Today, June 24, is La Fête nationale du Québec . This is for a place and culture I love very much:
Old Montréal is a glorious architectural melange. Ruins of the 17th century Ville-Marie colony mingle with the stone walls, baroque churches and houses of the 18th century mingle with the warehouses and pantheonic bankhouses of the early industrial era. Punctuated throughout, especially further from the river, are the Art Deco office blocks and modernist towers of the 20th century.
Much like in Lower Manhattan, Old San Juan, Boston, New Orleans, and other colonial centers, the streets here still adhere to their original narrow, meandering, and twisted natures.
Every colony of the new world was unique- isolated outposts on the fringes of the European world- each adapting in their own ways to these alien lands. Today, they remain unique.

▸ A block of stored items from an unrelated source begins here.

`config.mk`:
```
export PLATFORM = sky130hd
export DESIGN_NAME = ring_reg_satellite
export DESIGN_NICKNAME = d
export VERILOG_FILES = /design/src/rtl/srs_pkg.sv /design/src/rtl/srs_rx.sv /design/src/rtl/srs_regs.sv /design/src/rtl/srs_tx.sv /design/src/rtl/ring_reg_satellite.sv
export SDC_FILE = /design/constraint.sdc
export NUM_CORES = 2
export LEC_CHECK = 0
export CAP_MARGIN = 20
export CELL_PAD_IN_SITES_DETAIL_PLACEMENT = 1
export CELL_PAD_IN_SITES_GLOBAL_PLACEMENT = 2
export CORE_MARGIN = 10
export CORE_UTILIZATION = 38
export CTS_BUF_LIST = sky130_fd_sc_hd__clkbuf_4
export DETAILED_ROUTE_END_ITERATION = 8
export DONT_BUFFER_PORTS = 1
export PLACE_DENSITY = 0.75
export RECOVER_POWER = 100
export SLEW_MARGIN = 15
export SYNTH_ARGS = -nofsm -noshare
export SYNTH_HDL_FRONTEND = slang
export SYNTH_HIERARCHICAL = 1
export SYNTH_SLANG_ARGS = --single-unit
```
`constraint.sdc`:
```
create_clock -name clk -period 8.7 [get_ports clk]
set_input_delay 1.74 -clock clk [delete_from_list [all_inputs] [get_ports clk]]
set_output_delay 1.74 -clock clk [all_outputs]
set_load 0.01 [all_outputs]
```
### config.mk
export PLATFORM = sky130hd
export DESIGN_NAME = dual_pic
export DESIGN_NICKNAME = d
export VERILOG_FILES = /design/src/rtl/pic_pkg.sv /design/src/rtl/pic_prio_enc.sv /design/src/rtl/pic_unit.sv /design/src/rtl/dual_pic.sv
export SDC_FILE = /design/constraint.sdc
export NUM_CORES = 1
export LEC_CHECK = 0
export ABC_AREA = 1
export BUFFER_PORTS_ARGS = -buffer_cell sky130_fd_sc_hd__buf_2
export CAP_MARGIN = 30
export CORE_MARGIN = 5
export CORE_UTILIZATION = 30
export DETAILED_ROUTE_END_ITERATION = 8
export SYNTH_ARGS = -nofsm -noshare
export SYNTH_HDL_FRONTEND = slang
export SYNTH_HIERARCHICAL = 1
export SYNTH_SLANG_ARGS = --single-unit
export TNS_END_PERCENT = 50
### constraint.sdc
create_clock -name clk -period 10.5 [get_ports clk]
set_input_delay 1.575 -clock clk [delete_from_list [all_inputs] [get_ports clk]]
set_output_delay 1.575 -clock clk [all_outputs]
set_load 0.1 [all_outputs]
### src/rtl/pic_pkg.sv
package pic_pkg;

   typedef enum logic [1:0] {
      ST_READY = 2'd0,
      ST_BASE  = 2'd1,
      ST_CASC  = 2'd2,
      ST_OPT   = 2'd3
   } init_st_t;

   localparam logic [4:0] EOI_OP   = 5'b01100;
   localparam logic [7:0] SEL_IRR  = 8'h0A;
   localparam logic [7:0] SEL_ISR  = 8'h0B;
   localparam int         INIT_BIT = 4;

   localparam logic [2:0] ADR_MCMD = 3'd0;
   localparam logic [2:0] ADR_MDAT = 3'd1;
   localparam logic [2:0] ADR_SCMD = 3'd2;
   localparam logic [2:0] ADR_SDAT = 3'd3;
   localparam logic [2:0] ADR_TRLO = 3'd4;
   localparam logic [2:0] ADR_TRHI = 3'd5;
   localparam logic [2:0] ADR_ACK  = 3'd6;

   localparam logic [7:0] NO_WINNER = 8'hFF;

endpackage

### src/rtl/pic_prio_enc.sv
module pic_prio_enc #(
   parameter int W = 8,
   localparam int IDXW = $clog2(W)
) (
   input  logic [W-1:0]    req_i,
   output logic            found_o,
   output logic [IDXW-1:0] idx_o
);

   initial assert (W >= 2) else $error("pic_prio_enc: W must be at least 2");

   always_comb begin
      found_o = 1'b0;
      idx_o   = '0;
      for (int k = W - 1; k >= 0; k--) begin
         if (req_i[k]) begin
            found_o = 1'b1;
            idx_o   = IDXW'(k);
         end
      end
   end

endmodule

If Boston and Baltimore are red brick and New Orleans and San Juan are bright pastel color, Montreal is grey stone. And if New England and Philadelphia could be said on basic levels to have been founded on Puritanism and its relatives, and New York and New Orleans on commerce and trade, Montreal might be said to have, at its very basic roots, a mixture of Catholicism and business.
Like any other city, it grew up and took on many different shades and forms in its course, while always feeling the echos of its origins.
History in Montréal is felt strongly and with pride – and I always love that in a place.
Posted on June 24, 2011, in Québec, travel, Uncategorized and tagged architecture, canada, colonial, history, montreal, north america, old montreal, quebec, vieux-montreal. Bookmark the permalink. Leave a comment.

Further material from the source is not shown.